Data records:
===== src/rtl/btpc_pkg.sv =====
// ----------------------------------------------------------------------------
// btpc_pkg
// Shared types and constants for the barometric compensation block.
// ----------------------------------------------------------------------------
package btpc_pkg;

    localparam logic [1:0] REG_CAL_A = 2'd0;
    localparam logic [1:0] REG_CAL_B = 2'd1;
    localparam logic [1:0] REG_CAL_C = 2'd2;
    localparam logic [1:0] REG_OSS   = 2'd3;

    localparam logic [31:0] B6_OFFSET  = 32'd4000;
    localparam logic [31:0] B4_BIAS    = 32'd32768;
    localparam logic [31:0] B7_SCALE   = 32'd50000;
    localparam logic [31:0] B7_LARGE   = 32'h8000_0000;
    localparam logic [31:0] P_COEF_SQ  = 32'd3038;
    localparam logic [31:0] P_COEF_LIN = 32'hFFFF_E343; // -7357
    localparam logic [31:0] P_OFFSET   = 32'd3791;

    // divider request / response
    typedef struct packed {
        logic        start;
        logic        sgn;      // signed operands, truncating quotient
        logic [31:0] num;
        logic [31:0] den;
    } div_req_t;

    typedef struct packed {
        logic        done;
        logic [31:0] quo;
    } div_rsp_t;

endpackage
$ cat config.mk
export PLATFORM = sky130hd
export DESIGN_NAME = conv3x3_zero_pad_unit_flat
export DESIGN_NICKNAME = d
export VERILOG_FILES = /design/src/hw/rtl/c3zp_pkg.sv /design/src/hw/rtl/c3zp_pix_if.sv /design/src/hw/rtl/c3zp_res_if.sv /design/src/hw/rtl/c3zp_line_cell.sv /design/src/hw/rtl/c3zp_line_buf.sv /design/src/hw/rtl/c3zp_mac.sv /design/src/hw/rtl/conv3x3_zero_pad_unit.sv /design/src/flat_wrapper.sv
export SDC_FILE = /design/constraint.sdc
export NUM_CORES = 2
export LEC_CHECK = 0
export ABC_AREA = 1
export ABC_CLOCK_PERIOD_IN_PS = 38200
export BUFFER_PORTS_ARGS = -buffer_cell sky130_fd_sc_hd__buf_2
export CAP_MARGIN = 20
export CORE_MARGIN = 1.5
export CORE_UTILIZATION = 40
export CTS_BUF_LIST = sky130_fd_sc_hd__clkbuf_8
export DETAILED_ROUTE_END_ITERATION = 10
export PLACE_DENSITY = 0.62
export SLEW_MARGIN = 20
export SYNTH_ARGS = -nofsm -noshare
export SYNTH_HDL_FRONTEND = slang
export SYNTH_SLANG_ARGS = --single-unit
$ cat constraint.sdc
create_clock -name clk -period 38.2 [get_ports clk]
set_clock_uncertainty 0.05 [all_clocks]
set_input_delay 9.55 -clock clk [delete_from_list [all_inputs] [get_ports clk]]
set_output_delay 9.55 -clock clk [all_outputs]
set_load 0.05 [all_outputs]
$ cat src/hw/rtl/c3zp_pkg.sv
// ----------------------------------------------------------------------------
// c3zp_pkg: shared types and constants for the 3x3 zero-padded convolution
// Field widths, register codes, reset values and the control types that
// pass between the convolution modules.
// ----------------------------------------------------------------------------
package c3zp_pkg;

  // Fixed field widths
  localparam int PIX_W     = 8;   // signed pixel / result
  localparam int SIZE_W    = 6;   // image_size register
  localparam int KERNEL_W  = 48;  // one kernel row register
  localparam int CFG_IDX_W = 2;

  // Defaults for the top-level parameters
  localparam int MAX_DIM_DEF     = 32;
  localparam int WEIGHT_BITS_DEF = 16;

  // Register reset values
  localparam logic [SIZE_W-1:0]   IMAGE_SIZE_RST = SIZE_W'(8);
  localparam logic [KERNEL_W-1:0] KERNEL_RST     = 48'h071C_071C_071C;
  localparam int                  MIN_DIM        = 2;

  // Saturation bounds of the result
  localparam int PIX_MAX = 127;
  localparam int PIX_MIN = -128;

  typedef enum logic [CFG_IDX_W-1:0] {
    CFG_IMAGE_SIZE    = 2'd0,
    CFG_KERNEL_TOP    = 2'd1,
    CFG_KERNEL_MID    = 2'd2,
    CFG_KERNEL_BOTTOM = 2'd3
  } cfg_index_t;

  typedef enum logic {
    ST_RUN,
    ST_FLUSH
  } state_t;

  // Border masks of the window center, plus the end-of-frame mark
  typedef struct packed {
    logic top;
    logic bottom;
    logic left;
    logic right;
    logic last;
  } win_flags_t;

endpackage

$ cat src/hw/rtl/c3zp_pix_if.sv
// ----------------------------------------------------------------------------
// c3zp_pix_if: input pixel channel
// Valid/ready channel carrying one signed pixel per request.
// ----------------------------------------------------------------------------
interface c3zp_pix_if;
  logic                                valid;
  logic                                ready;
  logic signed [c3zp_pkg::PIX_W-1:0]   pixel;

  modport source (output valid, output pixel, input ready);
  modport sink   (input valid, input pixel, output ready);
endinterface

_What this task involves_. From the records above, transcribe without alteration every line from the one with "create_clock -name clk" to the one with "set_load 0.05 [all_outputs]", inclusive.

_Finished task_.
create_clock -name clk -period 38.2 [get_ports clk]
set_clock_uncertainty 0.05 [all_clocks]
set_input_delay 9.55 -clock clk [delete_from_list [all_inputs] [get_ports clk]]
set_output_delay 9.55 -clock clk [all_outputs]
set_load 0.05 [all_outputs]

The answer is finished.